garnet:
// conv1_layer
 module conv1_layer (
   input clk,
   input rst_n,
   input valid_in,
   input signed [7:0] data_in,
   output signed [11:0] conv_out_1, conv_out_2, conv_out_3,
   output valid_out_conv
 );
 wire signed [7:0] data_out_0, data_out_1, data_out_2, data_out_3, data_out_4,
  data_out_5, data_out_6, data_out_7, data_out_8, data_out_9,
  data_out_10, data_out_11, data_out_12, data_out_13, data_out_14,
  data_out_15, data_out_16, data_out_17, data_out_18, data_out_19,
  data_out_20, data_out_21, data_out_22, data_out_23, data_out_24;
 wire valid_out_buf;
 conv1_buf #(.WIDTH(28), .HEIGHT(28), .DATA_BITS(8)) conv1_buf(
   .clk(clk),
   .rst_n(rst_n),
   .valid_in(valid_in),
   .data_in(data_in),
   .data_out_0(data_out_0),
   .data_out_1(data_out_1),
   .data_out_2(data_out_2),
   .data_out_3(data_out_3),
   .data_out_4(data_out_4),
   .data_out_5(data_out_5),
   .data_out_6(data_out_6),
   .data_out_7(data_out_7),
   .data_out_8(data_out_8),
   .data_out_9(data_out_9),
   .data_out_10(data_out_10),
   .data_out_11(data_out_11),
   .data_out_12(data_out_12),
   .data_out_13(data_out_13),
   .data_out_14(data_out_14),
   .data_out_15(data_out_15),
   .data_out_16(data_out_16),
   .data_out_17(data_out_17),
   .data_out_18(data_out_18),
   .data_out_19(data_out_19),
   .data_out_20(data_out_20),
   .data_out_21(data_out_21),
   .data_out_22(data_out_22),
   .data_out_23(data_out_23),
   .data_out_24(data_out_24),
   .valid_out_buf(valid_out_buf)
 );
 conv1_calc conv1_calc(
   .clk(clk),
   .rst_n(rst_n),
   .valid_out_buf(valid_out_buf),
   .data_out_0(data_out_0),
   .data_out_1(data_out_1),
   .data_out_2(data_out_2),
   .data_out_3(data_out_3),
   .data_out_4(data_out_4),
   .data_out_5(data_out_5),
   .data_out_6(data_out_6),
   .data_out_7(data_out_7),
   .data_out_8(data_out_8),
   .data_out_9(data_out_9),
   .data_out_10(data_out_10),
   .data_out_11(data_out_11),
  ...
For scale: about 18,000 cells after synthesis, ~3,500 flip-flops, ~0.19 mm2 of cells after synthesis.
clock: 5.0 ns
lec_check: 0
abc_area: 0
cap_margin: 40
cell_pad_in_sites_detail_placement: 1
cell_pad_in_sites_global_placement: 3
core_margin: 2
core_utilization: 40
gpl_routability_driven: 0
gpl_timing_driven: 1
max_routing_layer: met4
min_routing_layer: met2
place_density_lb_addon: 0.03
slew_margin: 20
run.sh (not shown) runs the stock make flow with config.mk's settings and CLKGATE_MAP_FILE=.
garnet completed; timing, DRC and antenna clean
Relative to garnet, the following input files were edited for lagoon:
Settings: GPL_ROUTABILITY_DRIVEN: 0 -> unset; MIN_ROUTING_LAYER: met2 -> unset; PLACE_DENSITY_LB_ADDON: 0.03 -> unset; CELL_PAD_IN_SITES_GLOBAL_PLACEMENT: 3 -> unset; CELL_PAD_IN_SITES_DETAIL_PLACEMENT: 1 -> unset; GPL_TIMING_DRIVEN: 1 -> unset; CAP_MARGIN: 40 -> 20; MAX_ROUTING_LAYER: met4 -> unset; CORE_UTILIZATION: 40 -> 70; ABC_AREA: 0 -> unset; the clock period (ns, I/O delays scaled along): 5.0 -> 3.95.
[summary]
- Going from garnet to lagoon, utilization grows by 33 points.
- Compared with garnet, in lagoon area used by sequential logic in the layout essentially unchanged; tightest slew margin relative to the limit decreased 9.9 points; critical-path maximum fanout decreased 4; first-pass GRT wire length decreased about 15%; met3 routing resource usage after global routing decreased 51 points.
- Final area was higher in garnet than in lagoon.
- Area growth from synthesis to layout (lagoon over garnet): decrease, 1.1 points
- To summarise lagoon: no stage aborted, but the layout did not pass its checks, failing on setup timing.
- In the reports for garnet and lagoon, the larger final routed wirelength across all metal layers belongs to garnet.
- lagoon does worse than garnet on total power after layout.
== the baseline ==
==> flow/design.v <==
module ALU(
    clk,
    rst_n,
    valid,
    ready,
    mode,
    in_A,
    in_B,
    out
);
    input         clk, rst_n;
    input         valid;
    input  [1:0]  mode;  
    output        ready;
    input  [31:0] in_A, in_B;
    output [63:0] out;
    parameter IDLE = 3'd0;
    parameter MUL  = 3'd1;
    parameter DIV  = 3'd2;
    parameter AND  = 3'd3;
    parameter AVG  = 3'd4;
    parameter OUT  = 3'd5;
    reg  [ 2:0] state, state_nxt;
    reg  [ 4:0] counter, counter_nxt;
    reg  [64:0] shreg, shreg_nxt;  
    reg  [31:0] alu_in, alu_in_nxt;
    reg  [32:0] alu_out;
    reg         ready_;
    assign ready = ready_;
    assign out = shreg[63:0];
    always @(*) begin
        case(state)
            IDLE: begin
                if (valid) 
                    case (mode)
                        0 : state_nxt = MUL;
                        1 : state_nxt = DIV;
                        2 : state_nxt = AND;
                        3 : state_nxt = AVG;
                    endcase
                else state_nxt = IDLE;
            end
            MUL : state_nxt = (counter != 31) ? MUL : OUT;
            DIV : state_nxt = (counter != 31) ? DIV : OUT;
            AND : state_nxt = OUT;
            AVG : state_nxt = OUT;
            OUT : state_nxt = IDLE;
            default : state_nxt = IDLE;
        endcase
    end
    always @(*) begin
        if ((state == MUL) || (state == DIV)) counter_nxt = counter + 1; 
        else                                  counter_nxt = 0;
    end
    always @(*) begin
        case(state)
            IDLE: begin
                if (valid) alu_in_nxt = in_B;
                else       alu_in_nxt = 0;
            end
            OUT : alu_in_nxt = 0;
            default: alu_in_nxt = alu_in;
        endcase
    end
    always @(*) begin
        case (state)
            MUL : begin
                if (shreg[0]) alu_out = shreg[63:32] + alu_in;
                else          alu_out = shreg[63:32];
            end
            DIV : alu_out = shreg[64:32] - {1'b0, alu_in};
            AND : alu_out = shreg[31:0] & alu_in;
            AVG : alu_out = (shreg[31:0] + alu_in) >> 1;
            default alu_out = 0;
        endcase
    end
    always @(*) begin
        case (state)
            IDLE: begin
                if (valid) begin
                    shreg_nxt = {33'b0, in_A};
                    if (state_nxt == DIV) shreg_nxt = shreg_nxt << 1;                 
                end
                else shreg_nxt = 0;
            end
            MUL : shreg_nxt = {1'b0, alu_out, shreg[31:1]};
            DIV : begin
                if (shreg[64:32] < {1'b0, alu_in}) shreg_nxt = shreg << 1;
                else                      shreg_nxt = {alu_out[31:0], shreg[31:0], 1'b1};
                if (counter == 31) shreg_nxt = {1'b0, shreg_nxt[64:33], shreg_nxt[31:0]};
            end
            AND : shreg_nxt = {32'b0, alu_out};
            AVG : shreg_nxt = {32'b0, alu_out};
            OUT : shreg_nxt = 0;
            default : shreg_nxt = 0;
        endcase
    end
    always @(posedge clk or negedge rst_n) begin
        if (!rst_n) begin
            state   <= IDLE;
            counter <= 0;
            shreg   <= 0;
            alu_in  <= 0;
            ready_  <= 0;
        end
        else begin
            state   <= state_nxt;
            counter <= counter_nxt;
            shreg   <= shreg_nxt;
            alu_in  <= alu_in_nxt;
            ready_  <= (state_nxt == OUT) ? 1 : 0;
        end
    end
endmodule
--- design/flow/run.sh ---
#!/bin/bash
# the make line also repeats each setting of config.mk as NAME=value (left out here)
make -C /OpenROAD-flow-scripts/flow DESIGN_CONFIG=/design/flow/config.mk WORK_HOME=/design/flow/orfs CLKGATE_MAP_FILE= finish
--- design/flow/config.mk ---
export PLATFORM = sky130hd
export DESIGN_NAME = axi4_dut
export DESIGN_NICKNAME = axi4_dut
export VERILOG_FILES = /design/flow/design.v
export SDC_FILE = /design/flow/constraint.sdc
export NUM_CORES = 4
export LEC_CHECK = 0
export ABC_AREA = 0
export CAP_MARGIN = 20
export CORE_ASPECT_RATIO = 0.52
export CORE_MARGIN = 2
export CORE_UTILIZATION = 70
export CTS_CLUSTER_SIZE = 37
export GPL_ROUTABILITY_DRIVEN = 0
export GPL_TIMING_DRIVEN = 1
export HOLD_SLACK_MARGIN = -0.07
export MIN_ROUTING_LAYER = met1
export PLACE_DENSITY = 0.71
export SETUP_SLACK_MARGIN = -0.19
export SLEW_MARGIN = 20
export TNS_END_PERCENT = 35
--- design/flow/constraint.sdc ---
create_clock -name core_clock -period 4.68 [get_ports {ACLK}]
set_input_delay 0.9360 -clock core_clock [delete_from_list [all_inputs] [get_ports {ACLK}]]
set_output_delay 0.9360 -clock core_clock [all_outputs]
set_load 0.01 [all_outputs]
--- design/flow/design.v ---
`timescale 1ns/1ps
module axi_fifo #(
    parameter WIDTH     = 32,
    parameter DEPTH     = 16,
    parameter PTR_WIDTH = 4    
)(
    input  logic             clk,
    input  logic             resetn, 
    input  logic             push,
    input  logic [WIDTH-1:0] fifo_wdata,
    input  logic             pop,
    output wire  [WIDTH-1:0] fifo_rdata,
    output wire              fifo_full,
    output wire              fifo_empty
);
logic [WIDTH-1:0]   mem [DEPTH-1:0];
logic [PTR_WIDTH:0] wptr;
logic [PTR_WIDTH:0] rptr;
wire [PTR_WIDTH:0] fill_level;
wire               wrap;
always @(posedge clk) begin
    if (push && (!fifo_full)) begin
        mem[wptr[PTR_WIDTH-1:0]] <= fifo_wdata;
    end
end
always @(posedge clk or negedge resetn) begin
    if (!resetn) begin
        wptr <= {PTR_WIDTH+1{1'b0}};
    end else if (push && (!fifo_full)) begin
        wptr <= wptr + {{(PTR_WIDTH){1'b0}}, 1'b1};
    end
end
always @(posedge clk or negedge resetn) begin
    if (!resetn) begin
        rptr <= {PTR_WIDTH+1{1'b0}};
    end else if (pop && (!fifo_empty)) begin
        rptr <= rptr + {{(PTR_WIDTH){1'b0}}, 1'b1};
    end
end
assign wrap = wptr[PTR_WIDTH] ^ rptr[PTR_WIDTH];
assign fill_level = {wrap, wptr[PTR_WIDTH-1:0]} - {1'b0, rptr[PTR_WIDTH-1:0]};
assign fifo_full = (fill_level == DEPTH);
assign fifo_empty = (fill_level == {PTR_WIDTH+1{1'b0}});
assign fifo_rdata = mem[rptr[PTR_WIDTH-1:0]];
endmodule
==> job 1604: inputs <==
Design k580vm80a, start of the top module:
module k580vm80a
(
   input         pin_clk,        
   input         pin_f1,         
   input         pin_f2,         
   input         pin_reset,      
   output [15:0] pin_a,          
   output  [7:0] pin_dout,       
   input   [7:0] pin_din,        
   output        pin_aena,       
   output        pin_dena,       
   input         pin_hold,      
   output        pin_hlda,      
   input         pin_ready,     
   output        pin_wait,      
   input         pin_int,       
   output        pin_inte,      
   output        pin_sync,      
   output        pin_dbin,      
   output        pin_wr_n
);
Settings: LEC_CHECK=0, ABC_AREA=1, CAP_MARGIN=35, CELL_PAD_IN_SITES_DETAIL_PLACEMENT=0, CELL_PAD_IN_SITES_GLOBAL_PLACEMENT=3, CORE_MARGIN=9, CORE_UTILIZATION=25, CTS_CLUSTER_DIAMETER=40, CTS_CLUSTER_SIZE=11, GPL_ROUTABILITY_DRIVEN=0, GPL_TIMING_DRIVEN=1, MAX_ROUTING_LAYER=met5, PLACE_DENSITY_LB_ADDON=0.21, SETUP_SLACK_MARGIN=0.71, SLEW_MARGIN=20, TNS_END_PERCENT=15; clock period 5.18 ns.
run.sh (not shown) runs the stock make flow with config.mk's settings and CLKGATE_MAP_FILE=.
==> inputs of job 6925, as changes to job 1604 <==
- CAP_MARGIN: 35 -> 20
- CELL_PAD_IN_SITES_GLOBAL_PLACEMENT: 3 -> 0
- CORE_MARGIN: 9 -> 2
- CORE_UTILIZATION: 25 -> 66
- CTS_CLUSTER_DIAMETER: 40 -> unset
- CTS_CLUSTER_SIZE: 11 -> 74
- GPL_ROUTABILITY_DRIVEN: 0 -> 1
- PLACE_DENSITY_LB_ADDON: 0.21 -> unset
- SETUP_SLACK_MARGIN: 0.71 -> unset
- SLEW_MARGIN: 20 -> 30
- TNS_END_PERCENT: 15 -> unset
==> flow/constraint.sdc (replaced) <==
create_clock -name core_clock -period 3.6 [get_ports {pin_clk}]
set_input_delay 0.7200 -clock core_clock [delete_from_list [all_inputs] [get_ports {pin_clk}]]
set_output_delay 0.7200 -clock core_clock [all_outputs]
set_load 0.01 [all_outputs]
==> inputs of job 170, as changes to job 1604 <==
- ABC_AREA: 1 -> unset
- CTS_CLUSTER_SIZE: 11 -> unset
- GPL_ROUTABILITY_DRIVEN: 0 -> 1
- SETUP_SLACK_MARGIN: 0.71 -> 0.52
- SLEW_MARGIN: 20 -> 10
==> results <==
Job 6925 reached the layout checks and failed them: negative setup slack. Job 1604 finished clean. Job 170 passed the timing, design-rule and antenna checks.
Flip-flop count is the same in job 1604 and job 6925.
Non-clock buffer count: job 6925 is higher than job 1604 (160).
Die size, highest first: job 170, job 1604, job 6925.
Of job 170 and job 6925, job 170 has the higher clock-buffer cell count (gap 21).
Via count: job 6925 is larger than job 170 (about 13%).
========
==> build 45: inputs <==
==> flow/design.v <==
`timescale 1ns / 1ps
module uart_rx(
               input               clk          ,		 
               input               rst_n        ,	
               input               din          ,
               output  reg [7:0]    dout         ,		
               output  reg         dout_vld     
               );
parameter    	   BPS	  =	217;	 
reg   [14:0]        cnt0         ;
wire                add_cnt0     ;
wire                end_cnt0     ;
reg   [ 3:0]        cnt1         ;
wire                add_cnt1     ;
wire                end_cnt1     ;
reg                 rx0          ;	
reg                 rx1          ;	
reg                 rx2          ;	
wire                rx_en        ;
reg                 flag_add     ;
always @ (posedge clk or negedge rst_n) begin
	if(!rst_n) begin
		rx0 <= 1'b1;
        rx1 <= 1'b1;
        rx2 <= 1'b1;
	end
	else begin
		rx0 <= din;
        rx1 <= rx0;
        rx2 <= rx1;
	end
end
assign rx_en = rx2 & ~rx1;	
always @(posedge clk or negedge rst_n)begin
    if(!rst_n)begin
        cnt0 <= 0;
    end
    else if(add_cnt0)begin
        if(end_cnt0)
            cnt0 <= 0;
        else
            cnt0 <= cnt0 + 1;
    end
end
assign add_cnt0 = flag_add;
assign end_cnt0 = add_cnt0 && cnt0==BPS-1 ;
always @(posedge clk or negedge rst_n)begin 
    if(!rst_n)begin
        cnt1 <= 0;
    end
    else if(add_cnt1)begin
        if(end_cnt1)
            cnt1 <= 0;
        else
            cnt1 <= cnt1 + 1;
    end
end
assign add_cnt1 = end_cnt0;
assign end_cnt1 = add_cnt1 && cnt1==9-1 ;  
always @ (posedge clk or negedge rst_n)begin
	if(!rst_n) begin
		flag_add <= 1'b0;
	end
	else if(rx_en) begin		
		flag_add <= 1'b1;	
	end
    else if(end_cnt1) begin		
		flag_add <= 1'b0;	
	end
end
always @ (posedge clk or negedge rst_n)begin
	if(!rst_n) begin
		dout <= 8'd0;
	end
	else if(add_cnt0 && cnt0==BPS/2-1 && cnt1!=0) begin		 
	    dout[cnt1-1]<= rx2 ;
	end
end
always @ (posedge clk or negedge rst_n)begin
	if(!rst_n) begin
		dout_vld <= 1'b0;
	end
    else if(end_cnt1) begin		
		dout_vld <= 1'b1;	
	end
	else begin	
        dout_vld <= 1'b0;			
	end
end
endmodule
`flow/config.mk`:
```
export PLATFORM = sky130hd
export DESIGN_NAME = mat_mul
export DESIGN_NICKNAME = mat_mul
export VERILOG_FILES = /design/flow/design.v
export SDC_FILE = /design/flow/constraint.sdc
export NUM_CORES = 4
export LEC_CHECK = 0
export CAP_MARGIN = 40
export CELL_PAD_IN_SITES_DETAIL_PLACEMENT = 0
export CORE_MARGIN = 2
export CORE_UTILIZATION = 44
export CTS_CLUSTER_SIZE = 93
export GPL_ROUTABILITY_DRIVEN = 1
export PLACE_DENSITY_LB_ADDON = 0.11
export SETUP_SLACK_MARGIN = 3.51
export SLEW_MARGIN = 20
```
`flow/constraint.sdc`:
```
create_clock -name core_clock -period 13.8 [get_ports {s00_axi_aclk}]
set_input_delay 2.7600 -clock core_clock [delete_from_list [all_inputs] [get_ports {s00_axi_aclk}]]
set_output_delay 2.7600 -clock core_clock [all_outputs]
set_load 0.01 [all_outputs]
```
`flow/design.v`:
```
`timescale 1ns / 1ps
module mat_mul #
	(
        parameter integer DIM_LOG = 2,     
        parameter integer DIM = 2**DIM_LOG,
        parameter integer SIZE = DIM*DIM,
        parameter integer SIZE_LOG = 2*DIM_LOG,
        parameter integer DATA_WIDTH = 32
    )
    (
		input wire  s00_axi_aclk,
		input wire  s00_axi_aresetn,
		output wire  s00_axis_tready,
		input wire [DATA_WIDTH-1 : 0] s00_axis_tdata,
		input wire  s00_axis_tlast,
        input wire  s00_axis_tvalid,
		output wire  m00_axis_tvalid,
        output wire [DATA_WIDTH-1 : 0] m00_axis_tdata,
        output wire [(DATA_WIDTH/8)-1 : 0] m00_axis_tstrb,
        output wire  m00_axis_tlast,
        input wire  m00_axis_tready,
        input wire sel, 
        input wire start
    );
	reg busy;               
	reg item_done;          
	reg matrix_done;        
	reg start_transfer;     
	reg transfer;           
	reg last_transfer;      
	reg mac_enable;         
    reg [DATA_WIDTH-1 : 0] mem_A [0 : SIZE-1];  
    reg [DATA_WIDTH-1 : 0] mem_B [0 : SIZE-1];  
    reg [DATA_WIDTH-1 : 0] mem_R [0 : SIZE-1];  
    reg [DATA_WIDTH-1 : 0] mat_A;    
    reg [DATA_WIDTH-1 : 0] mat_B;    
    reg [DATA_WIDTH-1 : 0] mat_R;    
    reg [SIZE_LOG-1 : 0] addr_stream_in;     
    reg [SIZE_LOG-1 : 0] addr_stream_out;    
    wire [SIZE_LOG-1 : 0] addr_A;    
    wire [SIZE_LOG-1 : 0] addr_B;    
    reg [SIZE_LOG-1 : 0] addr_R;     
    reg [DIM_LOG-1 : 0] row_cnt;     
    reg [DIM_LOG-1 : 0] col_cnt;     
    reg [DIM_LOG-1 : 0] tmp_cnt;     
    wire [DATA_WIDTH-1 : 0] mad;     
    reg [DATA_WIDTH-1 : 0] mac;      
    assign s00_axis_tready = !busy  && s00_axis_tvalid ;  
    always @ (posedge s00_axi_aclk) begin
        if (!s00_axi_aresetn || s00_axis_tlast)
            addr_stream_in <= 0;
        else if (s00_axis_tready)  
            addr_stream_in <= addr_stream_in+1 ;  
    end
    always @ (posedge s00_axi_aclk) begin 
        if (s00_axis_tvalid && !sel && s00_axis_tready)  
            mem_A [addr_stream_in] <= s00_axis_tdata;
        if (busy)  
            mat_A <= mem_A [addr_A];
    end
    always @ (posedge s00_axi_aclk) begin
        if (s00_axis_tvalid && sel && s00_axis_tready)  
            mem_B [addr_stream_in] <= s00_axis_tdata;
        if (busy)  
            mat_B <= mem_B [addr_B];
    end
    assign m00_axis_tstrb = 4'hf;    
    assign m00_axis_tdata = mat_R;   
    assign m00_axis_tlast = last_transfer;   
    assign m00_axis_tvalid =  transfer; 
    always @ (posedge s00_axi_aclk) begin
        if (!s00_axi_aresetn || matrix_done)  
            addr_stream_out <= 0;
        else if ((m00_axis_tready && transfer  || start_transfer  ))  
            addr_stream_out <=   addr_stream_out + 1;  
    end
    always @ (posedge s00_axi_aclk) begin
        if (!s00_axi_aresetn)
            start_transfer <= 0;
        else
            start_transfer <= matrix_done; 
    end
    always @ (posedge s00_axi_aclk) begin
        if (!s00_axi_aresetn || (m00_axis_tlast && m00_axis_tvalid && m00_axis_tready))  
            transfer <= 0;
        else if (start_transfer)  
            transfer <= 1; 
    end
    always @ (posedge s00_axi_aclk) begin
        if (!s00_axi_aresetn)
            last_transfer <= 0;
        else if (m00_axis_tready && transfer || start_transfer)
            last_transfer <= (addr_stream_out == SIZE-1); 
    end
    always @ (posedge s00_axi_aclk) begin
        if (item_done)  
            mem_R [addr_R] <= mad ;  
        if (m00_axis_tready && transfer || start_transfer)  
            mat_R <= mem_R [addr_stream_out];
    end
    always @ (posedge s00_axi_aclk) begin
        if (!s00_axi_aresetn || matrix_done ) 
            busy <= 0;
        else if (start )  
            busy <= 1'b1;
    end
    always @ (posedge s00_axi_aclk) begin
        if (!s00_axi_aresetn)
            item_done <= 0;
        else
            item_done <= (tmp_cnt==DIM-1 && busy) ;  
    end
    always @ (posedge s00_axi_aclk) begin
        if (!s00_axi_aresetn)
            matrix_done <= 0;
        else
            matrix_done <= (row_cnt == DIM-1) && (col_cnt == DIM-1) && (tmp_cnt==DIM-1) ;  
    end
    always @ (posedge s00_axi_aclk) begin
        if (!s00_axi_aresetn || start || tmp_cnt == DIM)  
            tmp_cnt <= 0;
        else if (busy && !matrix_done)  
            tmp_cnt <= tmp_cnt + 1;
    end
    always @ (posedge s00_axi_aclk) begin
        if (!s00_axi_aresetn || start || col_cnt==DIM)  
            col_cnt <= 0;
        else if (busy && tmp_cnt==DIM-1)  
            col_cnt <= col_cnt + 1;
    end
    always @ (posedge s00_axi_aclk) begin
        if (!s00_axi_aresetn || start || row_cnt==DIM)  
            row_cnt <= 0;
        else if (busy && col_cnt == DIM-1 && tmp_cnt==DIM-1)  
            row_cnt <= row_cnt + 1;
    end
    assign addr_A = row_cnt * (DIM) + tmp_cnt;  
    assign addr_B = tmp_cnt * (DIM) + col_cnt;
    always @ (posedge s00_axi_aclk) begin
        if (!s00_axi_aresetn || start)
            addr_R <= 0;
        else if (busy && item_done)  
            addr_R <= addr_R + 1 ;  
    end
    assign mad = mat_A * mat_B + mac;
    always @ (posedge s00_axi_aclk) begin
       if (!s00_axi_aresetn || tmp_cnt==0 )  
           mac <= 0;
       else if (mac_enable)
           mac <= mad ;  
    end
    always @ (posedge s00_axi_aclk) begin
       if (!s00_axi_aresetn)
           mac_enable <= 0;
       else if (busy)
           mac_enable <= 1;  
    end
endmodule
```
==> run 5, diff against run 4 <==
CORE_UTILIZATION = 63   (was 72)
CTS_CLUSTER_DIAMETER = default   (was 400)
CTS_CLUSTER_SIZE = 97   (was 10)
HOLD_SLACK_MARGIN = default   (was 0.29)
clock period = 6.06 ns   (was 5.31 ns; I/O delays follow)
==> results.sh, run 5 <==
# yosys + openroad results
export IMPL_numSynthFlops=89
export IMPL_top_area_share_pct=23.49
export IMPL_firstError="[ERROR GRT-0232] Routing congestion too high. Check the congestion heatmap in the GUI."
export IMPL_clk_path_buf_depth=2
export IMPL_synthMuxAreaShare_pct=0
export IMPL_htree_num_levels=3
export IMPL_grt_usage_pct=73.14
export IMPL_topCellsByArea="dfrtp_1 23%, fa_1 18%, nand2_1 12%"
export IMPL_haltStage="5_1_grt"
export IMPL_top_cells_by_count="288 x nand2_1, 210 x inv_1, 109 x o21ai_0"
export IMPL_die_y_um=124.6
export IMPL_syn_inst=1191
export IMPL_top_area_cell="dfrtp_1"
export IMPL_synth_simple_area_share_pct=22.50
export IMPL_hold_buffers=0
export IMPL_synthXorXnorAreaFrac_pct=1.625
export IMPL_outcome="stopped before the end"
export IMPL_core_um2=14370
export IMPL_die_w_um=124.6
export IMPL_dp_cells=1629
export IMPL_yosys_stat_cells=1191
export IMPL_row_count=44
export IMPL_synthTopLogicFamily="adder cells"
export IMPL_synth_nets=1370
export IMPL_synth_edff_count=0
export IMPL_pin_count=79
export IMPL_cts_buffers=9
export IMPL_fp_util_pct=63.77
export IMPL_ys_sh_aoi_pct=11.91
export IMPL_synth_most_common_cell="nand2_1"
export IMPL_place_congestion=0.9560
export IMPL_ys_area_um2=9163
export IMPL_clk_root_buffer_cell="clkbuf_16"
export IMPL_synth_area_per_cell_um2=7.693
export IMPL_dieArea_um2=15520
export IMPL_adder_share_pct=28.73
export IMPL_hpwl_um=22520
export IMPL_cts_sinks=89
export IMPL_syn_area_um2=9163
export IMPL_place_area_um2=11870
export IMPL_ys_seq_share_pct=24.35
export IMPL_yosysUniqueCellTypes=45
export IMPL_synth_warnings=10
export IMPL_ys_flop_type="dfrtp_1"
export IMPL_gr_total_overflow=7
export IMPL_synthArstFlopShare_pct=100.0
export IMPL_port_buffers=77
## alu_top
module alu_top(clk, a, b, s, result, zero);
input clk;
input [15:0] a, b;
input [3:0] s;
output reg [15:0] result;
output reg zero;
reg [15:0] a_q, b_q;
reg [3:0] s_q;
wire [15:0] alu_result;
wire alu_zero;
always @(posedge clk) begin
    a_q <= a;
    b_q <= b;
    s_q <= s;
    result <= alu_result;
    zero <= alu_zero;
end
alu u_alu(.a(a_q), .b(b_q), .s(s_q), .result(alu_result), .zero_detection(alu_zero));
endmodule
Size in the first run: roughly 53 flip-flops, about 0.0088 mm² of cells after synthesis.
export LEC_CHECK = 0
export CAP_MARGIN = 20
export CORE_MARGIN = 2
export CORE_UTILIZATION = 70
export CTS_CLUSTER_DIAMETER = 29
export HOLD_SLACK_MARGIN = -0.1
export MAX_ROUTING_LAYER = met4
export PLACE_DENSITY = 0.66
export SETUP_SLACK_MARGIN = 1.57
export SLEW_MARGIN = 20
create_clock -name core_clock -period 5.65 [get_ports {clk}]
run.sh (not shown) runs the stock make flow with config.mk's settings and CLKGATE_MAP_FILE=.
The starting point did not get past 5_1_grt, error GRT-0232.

══════════════════════════════

WHAT YOU SHOULD DO: Look through the material above and print exactly the lines from the one containing "export IMPL_pin_count=79" to the one containing "export IMPL_ys_area_um2=9163", both included, and nothing more.

RESPONSE BOX:
export IMPL_pin_count=79
export IMPL_cts_buffers=9
export IMPL_fp_util_pct=63.77
export IMPL_ys_sh_aoi_pct=11.91
export IMPL_synth_most_common_cell="nand2_1"
export IMPL_place_congestion=0.9560
export IMPL_ys_area_um2=9163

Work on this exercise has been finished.